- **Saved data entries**
______________________________

--- src/rtl/sample_scheduler_if.sv ---
// sample_scheduler_if
//   Groups the sample-input strobes and the stereo-pair output handshake of
//   sample_scheduler into one bundle.
//   Ports (signals):
//     vin, din[W], in_channel    decoded sample strobe, data and channel (0=L, 1=R)
//     kill                       upstream framing-error abort strobe
//     channelvout                channel-status block complete (lock evidence)
//     conv_ready                 downstream engine accepts a pair
//     conv_valid, conv_left/right  presented stereo pair
//   Modports: master = upstream/downstream environment, slave = scheduler.
interface sample_scheduler_if #(
  parameter int W = 20
);
  logic         vin;
  logic [W-1:0] din;
  logic         in_channel;
  logic         kill;
  logic         channelvout;
  logic         conv_ready;
  logic         conv_valid;
  logic [W-1:0] conv_left;
  logic [W-1:0] conv_right;

  modport master (
    output vin, din, in_channel, kill, channelvout, conv_ready,
    input  conv_valid, conv_left, conv_right
  );

  modport slave (
    input  vin, din, in_channel, kill, channelvout, conv_ready,
    output conv_valid, conv_left, conv_right
  );
endinterface

--- src/rtl/sample_scheduler.sv ---
// sample_scheduler
//   Pairs decoded left/right audio samples into stereo pairs once the upstream
//   decoder has shown lock (a completed channel-status block), and queues the
//   pairs in a DEPTH-entry FIFO for a downstream convolution engine.
//   Ports:
//     clk            audio-domain clock
//     rst            asynchronous, active-high reset
//     bus            sample_scheduler_if.slave (sample input + pair output)
//     locked         high while pairing samples (WAIT_LEFT / WAIT_RIGHT)
//     fill           number of pairs currently stored (0..DEPTH)
//     overrun_count  pairs dropped on a full FIFO, saturating at 255
module sample_scheduler #(
  parameter int DEPTH = 8,
  parameter int W     = 20
) (
  input  logic                     clk,
  input  logic                     rst,
  sample_scheduler_if.slave        bus,
  output logic                     locked,
  output logic [$clog2(DEPTH):0]   fill,
  output logic [7:0]               overrun_count
);

  localparam int             AW      = $clog2(DEPTH);
  localparam logic [AW:0]    DEPTH_F = (AW+1)'(DEPTH);

  typedef enum logic [1:0] {
    UNLOCKED,
    WAIT_LEFT,
    WAIT_RIGHT
  } state_t;

  state_t         state_q, state_d;
  logic [W-1:0]   held_q, held_d;
  logic           push_req;

  logic [AW-1:0]  wr_ptr, rd_ptr;
  logic [2*W-1:0] mem [DEPTH];
  logic [2*W-1:0] rd_data;
  logic           pop;
  logic           push_ok;

  // ---------------------------------------------------------------------------
  // Pairing FSM: next state and push request
  // ---------------------------------------------------------------------------
  always_comb begin
    // NOTE: every output of this block is given a default first so no path
    // leaves a variable unassigned, which would otherwise infer a latch.
    state_d  = state_q;
    held_d   = held_q;
    push_req = 1'b0;

    if (bus.kill) begin
      // Abort wins over everything else in the same cycle.
      state_d = UNLOCKED;
      held_d  = '0;
    end else begin
      case (state_q)
        UNLOCKED: begin
          if (bus.channelvout) state_d = WAIT_LEFT;
        end
        WAIT_LEFT: begin
          // A right sample here has no partner; dropping it keeps L/R aligned.
          if (bus.vin && !bus.in_channel) begin
            held_d  = bus.din;
            state_d = WAIT_RIGHT;
          end
        end
        WAIT_RIGHT: begin
          if (bus.vin) begin
            if (bus.in_channel) begin
              push_req = 1'b1;
              state_d  = WAIT_LEFT;
            end else begin
              // A newer left sample replaces the stale one.
              held_d = bus.din;
            end
          end
        end
        default: state_d = UNLOCKED;
      endcase
    end
  end

  // NOTE: sequential state is written with non-blocking assignments so every
  // register samples the pre-edge values regardless of statement order.
  always_ff @(posedge clk or posedge rst) begin
    if (rst) begin
      state_q <= UNLOCKED;
      held_q  <= '0;
    end else begin
      state_q <= state_d;
      held_q  <= held_d;
    end
  end

  assign locked = (state_q != UNLOCKED);

  // ---------------------------------------------------------------------------
  // Pair FIFO
  // ---------------------------------------------------------------------------
  assign bus.conv_valid = (fill != '0);
  assign pop            = bus.conv_valid & bus.conv_ready;
  // A full FIFO still accepts a pair when a slot is freed on the same edge.
  assign push_ok        = push_req & ((fill < DEPTH_F) | pop);

  // NOTE: the storage array has no reset; stale entries are never visible
  // because the outputs below are forced to zero whenever the FIFO is empty.
  always_ff @(posedge clk) begin
    if (push_ok) mem[wr_ptr] <= {held_q, bus.din};
  end

  assign rd_data        = mem[rd_ptr];
  assign bus.conv_left  = bus.conv_valid ? rd_data[2*W-1:W] : '0;
  assign bus.conv_right = bus.conv_valid ? rd_data[W-1:0]   : '0;

  // Pointers are AW bits wide, so they wrap modulo DEPTH on their own.
  always_ff @(posedge clk or posedge rst) begin
    if (rst) begin
      wr_ptr        <= '0;
      rd_ptr        <= '0;
      fill          <= '0;
      overrun_count <= '0;
    end else begin
      if (push_ok) wr_ptr <= wr_ptr + 1'b1;
      if (pop)     rd_ptr <= rd_ptr + 1'b1;

      case ({push_ok, pop})
        2'b10:   fill <= fill + 1'b1;
        2'b01:   fill <= fill - 1'b1;
        default: fill <= fill;
      endcase

      if (push_req && !push_ok && overrun_count != 8'hFF)
        overrun_count <= overrun_count + 8'd1;
    end
  end

endmodule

______________________________

- **DIRECTIONS**
Could you retype all of the entries, leaving every character unchanged?

- **ANSWER FOR THE TASK**
--- src/rtl/sample_scheduler_if.sv ---
// sample_scheduler_if
//   Groups the sample-input strobes and the stereo-pair output handshake of
//   sample_scheduler into one bundle.
//   Ports (signals):
//     vin, din[W], in_channel    decoded sample strobe, data and channel (0=L, 1=R)
//     kill                       upstream framing-error abort strobe
//     channelvout                channel-status block complete (lock evidence)
//     conv_ready                 downstream engine accepts a pair
//     conv_valid, conv_left/right  presented stereo pair
//   Modports: master = upstream/downstream environment, slave = scheduler.
interface sample_scheduler_if #(
  parameter int W = 20
);
  logic         vin;
  logic [W-1:0] din;
  logic         in_channel;
  logic         kill;
  logic         channelvout;
  logic         conv_ready;
  logic         conv_valid;
  logic [W-1:0] conv_left;
  logic [W-1:0] conv_right;

  modport master (
    output vin, din, in_channel, kill, channelvout, conv_ready,
    input  conv_valid, conv_left, conv_right
  );

  modport slave (
    input  vin, din, in_channel, kill, channelvout, conv_ready,
    output conv_valid, conv_left, conv_right
  );
endinterface

--- src/rtl/sample_scheduler.sv ---
// sample_scheduler
//   Pairs decoded left/right audio samples into stereo pairs once the upstream
//   decoder has shown lock (a completed channel-status block), and queues the
//   pairs in a DEPTH-entry FIFO for a downstream convolution engine.
//   Ports:
//     clk            audio-domain clock
//     rst            asynchronous, active-high reset
//     bus            sample_scheduler_if.slave (sample input + pair output)
//     locked         high while pairing samples (WAIT_LEFT / WAIT_RIGHT)
//     fill           number of pairs currently stored (0..DEPTH)
//     overrun_count  pairs dropped on a full FIFO, saturating at 255
module sample_scheduler #(
  parameter int DEPTH = 8,
  parameter int W     = 20
) (
  input  logic                     clk,
  input  logic                     rst,
  sample_scheduler_if.slave        bus,
  output logic                     locked,
  output logic [$clog2(DEPTH):0]   fill,
  output logic [7:0]               overrun_count
);

  localparam int             AW      = $clog2(DEPTH);
  localparam logic [AW:0]    DEPTH_F = (AW+1)'(DEPTH);

  typedef enum logic [1:0] {
    UNLOCKED,
    WAIT_LEFT,
    WAIT_RIGHT
  } state_t;

  state_t         state_q, state_d;
  logic [W-1:0]   held_q, held_d;
  logic           push_req;

  logic [AW-1:0]  wr_ptr, rd_ptr;
  logic [2*W-1:0] mem [DEPTH];
  logic [2*W-1:0] rd_data;
  logic           pop;
  logic           push_ok;

  // ---------------------------------------------------------------------------
  // Pairing FSM: next state and push request
  // ---------------------------------------------------------------------------
  always_comb begin
    // NOTE: every output of this block is given a default first so no path
    // leaves a variable unassigned, which would otherwise infer a latch.
    state_d  = state_q;
    held_d   = held_q;
    push_req = 1'b0;

    if (bus.kill) begin
      // Abort wins over everything else in the same cycle.
      state_d = UNLOCKED;
      held_d  = '0;
    end else begin
      case (state_q)
        UNLOCKED: begin
          if (bus.channelvout) state_d = WAIT_LEFT;
        end
        WAIT_LEFT: begin
          // A right sample here has no partner; dropping it keeps L/R aligned.
          if (bus.vin && !bus.in_channel) begin
            held_d  = bus.din;
            state_d = WAIT_RIGHT;
          end
        end
        WAIT_RIGHT: begin
          if (bus.vin) begin
            if (bus.in_channel) begin
              push_req = 1'b1;
              state_d  = WAIT_LEFT;
            end else begin
              // A newer left sample replaces the stale one.
              held_d = bus.din;
            end
          end
        end
        default: state_d = UNLOCKED;
      endcase
    end
  end

  // NOTE: sequential state is written with non-blocking assignments so every
  // register samples the pre-edge values regardless of statement order.
  always_ff @(posedge clk or posedge rst) begin
    if (rst) begin
      state_q <= UNLOCKED;
      held_q  <= '0;
    end else begin
      state_q <= state_d;
      held_q  <= held_d;
    end
  end

  assign locked = (state_q != UNLOCKED);

  // ---------------------------------------------------------------------------
  // Pair FIFO
  // ---------------------------------------------------------------------------
  assign bus.conv_valid = (fill != '0);
  assign pop            = bus.conv_valid & bus.conv_ready;
  // A full FIFO still accepts a pair when a slot is freed on the same edge.
  assign push_ok        = push_req & ((fill < DEPTH_F) | pop);

  // NOTE: the storage array has no reset; stale entries are never visible
  // because the outputs below are forced to zero whenever the FIFO is empty.
  always_ff @(posedge clk) begin
    if (push_ok) mem[wr_ptr] <= {held_q, bus.din};
  end

  assign rd_data        = mem[rd_ptr];
  assign bus.conv_left  = bus.conv_valid ? rd_data[2*W-1:W] : '0;
  assign bus.conv_right = bus.conv_valid ? rd_data[W-1:0]   : '0;

  // Pointers are AW bits wide, so they wrap modulo DEPTH on their own.
  always_ff @(posedge clk or posedge rst) begin
    if (rst) begin
      wr_ptr        <= '0;
      rd_ptr        <= '0;
      fill          <= '0;
      overrun_count <= '0;
    end else begin
      if (push_ok) wr_ptr <= wr_ptr + 1'b1;
      if (pop)     rd_ptr <= rd_ptr + 1'b1;

      case ({push_ok, pop})
        2'b10:   fill <= fill + 1'b1;
        2'b01:   fill <= fill - 1'b1;
        default: fill <= fill;
      endcase

      if (push_req && !push_ok && overrun_count != 8'hFF)
        overrun_count <= overrun_count + 8'd1;
    end
  end

endmodule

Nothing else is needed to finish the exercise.